DATA TO USE: Begin

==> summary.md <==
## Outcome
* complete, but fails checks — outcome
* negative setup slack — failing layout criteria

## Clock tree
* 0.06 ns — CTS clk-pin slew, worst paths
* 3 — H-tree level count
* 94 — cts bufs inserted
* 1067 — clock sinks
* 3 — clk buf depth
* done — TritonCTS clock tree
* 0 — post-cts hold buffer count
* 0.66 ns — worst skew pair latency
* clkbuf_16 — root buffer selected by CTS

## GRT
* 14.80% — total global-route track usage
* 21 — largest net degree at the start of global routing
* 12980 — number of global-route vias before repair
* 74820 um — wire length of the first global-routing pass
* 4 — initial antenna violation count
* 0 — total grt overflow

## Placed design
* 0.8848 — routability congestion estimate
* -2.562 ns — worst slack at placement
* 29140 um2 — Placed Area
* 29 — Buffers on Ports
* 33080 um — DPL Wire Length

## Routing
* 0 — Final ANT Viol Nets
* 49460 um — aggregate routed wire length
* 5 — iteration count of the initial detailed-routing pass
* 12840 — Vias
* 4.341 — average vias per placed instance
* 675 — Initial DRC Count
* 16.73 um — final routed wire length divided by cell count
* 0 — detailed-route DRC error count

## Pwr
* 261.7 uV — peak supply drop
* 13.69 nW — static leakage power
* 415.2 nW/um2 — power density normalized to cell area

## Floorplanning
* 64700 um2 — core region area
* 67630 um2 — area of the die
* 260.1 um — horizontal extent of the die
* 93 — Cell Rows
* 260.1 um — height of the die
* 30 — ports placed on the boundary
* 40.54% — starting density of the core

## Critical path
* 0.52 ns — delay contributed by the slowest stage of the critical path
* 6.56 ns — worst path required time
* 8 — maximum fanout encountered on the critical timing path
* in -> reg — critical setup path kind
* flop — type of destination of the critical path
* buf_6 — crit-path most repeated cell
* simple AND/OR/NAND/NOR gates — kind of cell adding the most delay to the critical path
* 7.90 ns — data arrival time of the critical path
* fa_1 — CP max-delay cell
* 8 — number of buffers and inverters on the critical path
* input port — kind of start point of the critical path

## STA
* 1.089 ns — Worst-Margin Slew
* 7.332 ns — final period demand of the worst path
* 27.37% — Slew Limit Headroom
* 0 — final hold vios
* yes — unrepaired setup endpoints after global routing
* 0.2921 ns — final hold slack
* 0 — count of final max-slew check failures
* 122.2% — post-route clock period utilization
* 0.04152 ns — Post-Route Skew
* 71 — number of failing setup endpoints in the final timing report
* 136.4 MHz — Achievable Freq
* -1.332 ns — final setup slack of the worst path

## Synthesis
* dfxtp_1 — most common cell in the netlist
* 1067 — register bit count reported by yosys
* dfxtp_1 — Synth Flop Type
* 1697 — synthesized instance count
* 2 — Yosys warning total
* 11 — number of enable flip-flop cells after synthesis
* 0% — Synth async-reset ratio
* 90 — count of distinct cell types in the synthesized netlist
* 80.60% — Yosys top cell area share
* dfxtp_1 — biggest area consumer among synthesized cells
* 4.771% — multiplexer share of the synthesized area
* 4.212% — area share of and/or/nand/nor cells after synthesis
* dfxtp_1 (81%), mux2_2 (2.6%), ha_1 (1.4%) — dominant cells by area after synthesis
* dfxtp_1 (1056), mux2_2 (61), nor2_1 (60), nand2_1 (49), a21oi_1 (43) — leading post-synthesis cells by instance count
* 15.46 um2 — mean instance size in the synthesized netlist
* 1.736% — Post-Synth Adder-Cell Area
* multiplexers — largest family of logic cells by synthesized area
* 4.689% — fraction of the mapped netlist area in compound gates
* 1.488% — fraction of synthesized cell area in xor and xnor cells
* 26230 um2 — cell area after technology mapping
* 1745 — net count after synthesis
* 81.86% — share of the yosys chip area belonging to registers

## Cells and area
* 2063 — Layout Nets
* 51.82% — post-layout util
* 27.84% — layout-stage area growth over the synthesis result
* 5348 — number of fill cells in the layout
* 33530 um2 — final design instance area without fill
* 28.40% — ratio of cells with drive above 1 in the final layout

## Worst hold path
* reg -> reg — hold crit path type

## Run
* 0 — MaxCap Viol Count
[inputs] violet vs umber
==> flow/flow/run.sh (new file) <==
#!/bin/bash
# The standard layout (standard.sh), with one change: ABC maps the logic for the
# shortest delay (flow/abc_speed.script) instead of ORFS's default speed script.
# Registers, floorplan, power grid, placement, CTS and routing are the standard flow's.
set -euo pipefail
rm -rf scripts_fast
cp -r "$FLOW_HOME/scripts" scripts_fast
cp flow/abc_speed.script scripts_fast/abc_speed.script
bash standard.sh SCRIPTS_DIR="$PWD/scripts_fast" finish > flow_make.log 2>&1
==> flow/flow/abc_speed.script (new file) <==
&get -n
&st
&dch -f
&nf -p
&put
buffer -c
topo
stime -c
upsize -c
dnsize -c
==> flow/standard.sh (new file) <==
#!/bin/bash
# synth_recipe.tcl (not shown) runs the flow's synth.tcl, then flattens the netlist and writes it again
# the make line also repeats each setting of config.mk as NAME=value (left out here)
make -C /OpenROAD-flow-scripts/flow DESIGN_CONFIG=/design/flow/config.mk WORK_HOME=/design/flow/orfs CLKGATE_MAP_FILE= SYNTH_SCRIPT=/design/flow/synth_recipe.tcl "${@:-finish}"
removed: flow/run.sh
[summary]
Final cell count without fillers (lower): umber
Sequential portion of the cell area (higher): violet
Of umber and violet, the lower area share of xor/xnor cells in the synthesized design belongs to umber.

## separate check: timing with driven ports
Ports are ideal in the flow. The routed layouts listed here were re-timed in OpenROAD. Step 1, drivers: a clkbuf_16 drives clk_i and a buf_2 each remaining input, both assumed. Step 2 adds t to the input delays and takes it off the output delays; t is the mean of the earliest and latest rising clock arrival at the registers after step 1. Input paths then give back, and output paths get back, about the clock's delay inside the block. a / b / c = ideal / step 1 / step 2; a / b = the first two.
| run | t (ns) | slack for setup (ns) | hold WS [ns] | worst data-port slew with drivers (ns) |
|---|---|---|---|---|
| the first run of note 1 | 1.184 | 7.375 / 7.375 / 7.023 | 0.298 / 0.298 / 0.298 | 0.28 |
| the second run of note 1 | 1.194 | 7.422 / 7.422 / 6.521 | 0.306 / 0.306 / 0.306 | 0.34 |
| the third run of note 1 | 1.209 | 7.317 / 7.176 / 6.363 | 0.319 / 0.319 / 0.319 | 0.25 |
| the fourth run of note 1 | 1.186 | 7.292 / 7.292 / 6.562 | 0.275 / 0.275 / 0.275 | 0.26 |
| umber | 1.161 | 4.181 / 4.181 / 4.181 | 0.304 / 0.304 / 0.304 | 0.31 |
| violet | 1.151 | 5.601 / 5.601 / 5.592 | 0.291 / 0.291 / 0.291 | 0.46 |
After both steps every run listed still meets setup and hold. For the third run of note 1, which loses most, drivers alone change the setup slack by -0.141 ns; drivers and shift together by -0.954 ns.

DATA TO USE: End

**PROBLEM TO WORK ON**
Every record above should be copied exactly.

**OUTPUT**
==> summary.md <==
## Outcome
* complete, but fails checks — outcome
* negative setup slack — failing layout criteria

## Clock tree
* 0.06 ns — CTS clk-pin slew, worst paths
* 3 — H-tree level count
* 94 — cts bufs inserted
* 1067 — clock sinks
* 3 — clk buf depth
* done — TritonCTS clock tree
* 0 — post-cts hold buffer count
* 0.66 ns — worst skew pair latency
* clkbuf_16 — root buffer selected by CTS

## GRT
* 14.80% — total global-route track usage
* 21 — largest net degree at the start of global routing
* 12980 — number of global-route vias before repair
* 74820 um — wire length of the first global-routing pass
* 4 — initial antenna violation count
* 0 — total grt overflow

## Placed design
* 0.8848 — routability congestion estimate
* -2.562 ns — worst slack at placement
* 29140 um2 — Placed Area
* 29 — Buffers on Ports
* 33080 um — DPL Wire Length

## Routing
* 0 — Final ANT Viol Nets
* 49460 um — aggregate routed wire length
* 5 — iteration count of the initial detailed-routing pass
* 12840 — Vias
* 4.341 — average vias per placed instance
* 675 — Initial DRC Count
* 16.73 um — final routed wire length divided by cell count
* 0 — detailed-route DRC error count

## Pwr
* 261.7 uV — peak supply drop
* 13.69 nW — static leakage power
* 415.2 nW/um2 — power density normalized to cell area

## Floorplanning
* 64700 um2 — core region area
* 67630 um2 — area of the die
* 260.1 um — horizontal extent of the die
* 93 — Cell Rows
* 260.1 um — height of the die
* 30 — ports placed on the boundary
* 40.54% — starting density of the core

## Critical path
* 0.52 ns — delay contributed by the slowest stage of the critical path
* 6.56 ns — worst path required time
* 8 — maximum fanout encountered on the critical timing path
* in -> reg — critical setup path kind
* flop — type of destination of the critical path
* buf_6 — crit-path most repeated cell
* simple AND/OR/NAND/NOR gates — kind of cell adding the most delay to the critical path
* 7.90 ns — data arrival time of the critical path
* fa_1 — CP max-delay cell
* 8 — number of buffers and inverters on the critical path
* input port — kind of start point of the critical path

## STA
* 1.089 ns — Worst-Margin Slew
* 7.332 ns — final period demand of the worst path
* 27.37% — Slew Limit Headroom
* 0 — final hold vios
* yes — unrepaired setup endpoints after global routing
* 0.2921 ns — final hold slack
* 0 — count of final max-slew check failures
* 122.2% — post-route clock period utilization
* 0.04152 ns — Post-Route Skew
* 71 — number of failing setup endpoints in the final timing report
* 136.4 MHz — Achievable Freq
* -1.332 ns — final setup slack of the worst path

## Synthesis
* dfxtp_1 — most common cell in the netlist
* 1067 — register bit count reported by yosys
* dfxtp_1 — Synth Flop Type
* 1697 — synthesized instance count
* 2 — Yosys warning total
* 11 — number of enable flip-flop cells after synthesis
* 0% — Synth async-reset ratio
* 90 — count of distinct cell types in the synthesized netlist
* 80.60% — Yosys top cell area share
* dfxtp_1 — biggest area consumer among synthesized cells
* 4.771% — multiplexer share of the synthesized area
* 4.212% — area share of and/or/nand/nor cells after synthesis
* dfxtp_1 (81%), mux2_2 (2.6%), ha_1 (1.4%) — dominant cells by area after synthesis
* dfxtp_1 (1056), mux2_2 (61), nor2_1 (60), nand2_1 (49), a21oi_1 (43) — leading post-synthesis cells by instance count
* 15.46 um2 — mean instance size in the synthesized netlist
* 1.736% — Post-Synth Adder-Cell Area
* multiplexers — largest family of logic cells by synthesized area
* 4.689% — fraction of the mapped netlist area in compound gates
* 1.488% — fraction of synthesized cell area in xor and xnor cells
* 26230 um2 — cell area after technology mapping
* 1745 — net count after synthesis
* 81.86% — share of the yosys chip area belonging to registers

## Cells and area
* 2063 — Layout Nets
* 51.82% — post-layout util
* 27.84% — layout-stage area growth over the synthesis result
* 5348 — number of fill cells in the layout
* 33530 um2 — final design instance area without fill
* 28.40% — ratio of cells with drive above 1 in the final layout

## Worst hold path
* reg -> reg — hold crit path type

## Run
* 0 — MaxCap Viol Count
[inputs] violet vs umber
==> flow/flow/run.sh (new file) <==
#!/bin/bash
# The standard layout (standard.sh), with one change: ABC maps the logic for the
# shortest delay (flow/abc_speed.script) instead of ORFS's default speed script.
# Registers, floorplan, power grid, placement, CTS and routing are the standard flow's.
set -euo pipefail
rm -rf scripts_fast
cp -r "$FLOW_HOME/scripts" scripts_fast
cp flow/abc_speed.script scripts_fast/abc_speed.script
bash standard.sh SCRIPTS_DIR="$PWD/scripts_fast" finish > flow_make.log 2>&1
==> flow/flow/abc_speed.script (new file) <==
&get -n
&st
&dch -f
&nf -p
&put
buffer -c
topo
stime -c
upsize -c
dnsize -c
==> flow/standard.sh (new file) <==
#!/bin/bash
# synth_recipe.tcl (not shown) runs the flow's synth.tcl, then flattens the netlist and writes it again
# the make line also repeats each setting of config.mk as NAME=value (left out here)
make -C /OpenROAD-flow-scripts/flow DESIGN_CONFIG=/design/flow/config.mk WORK_HOME=/design/flow/orfs CLKGATE_MAP_FILE= SYNTH_SCRIPT=/design/flow/synth_recipe.tcl "${@:-finish}"
removed: flow/run.sh
[summary]
Final cell count without fillers (lower): umber
Sequential portion of the cell area (higher): violet
Of umber and violet, the lower area share of xor/xnor cells in the synthesized design belongs to umber.

## separate check: timing with driven ports
Ports are ideal in the flow. The routed layouts listed here were re-timed in OpenROAD. Step 1, drivers: a clkbuf_16 drives clk_i and a buf_2 each remaining input, both assumed. Step 2 adds t to the input delays and takes it off the output delays; t is the mean of the earliest and latest rising clock arrival at the registers after step 1. Input paths then give back, and output paths get back, about the clock's delay inside the block. a / b / c = ideal / step 1 / step 2; a / b = the first two.
| run | t (ns) | slack for setup (ns) | hold WS [ns] | worst data-port slew with drivers (ns) |
|---|---|---|---|---|
| the first run of note 1 | 1.184 | 7.375 / 7.375 / 7.023 | 0.298 / 0.298 / 0.298 | 0.28 |
| the second run of note 1 | 1.194 | 7.422 / 7.422 / 6.521 | 0.306 / 0.306 / 0.306 | 0.34 |
| the third run of note 1 | 1.209 | 7.317 / 7.176 / 6.363 | 0.319 / 0.319 / 0.319 | 0.25 |
| the fourth run of note 1 | 1.186 | 7.292 / 7.292 / 6.562 | 0.275 / 0.275 / 0.275 | 0.26 |
| umber | 1.161 | 4.181 / 4.181 / 4.181 | 0.304 / 0.304 / 0.304 | 0.31 |
| violet | 1.151 | 5.601 / 5.601 / 5.592 | 0.291 / 0.291 / 0.291 | 0.46 |
After both steps every run listed still meets setup and hold. For the third run of note 1, which loses most, drivers alone change the setup slack by -0.141 ns; drivers and shift together by -0.954 ns.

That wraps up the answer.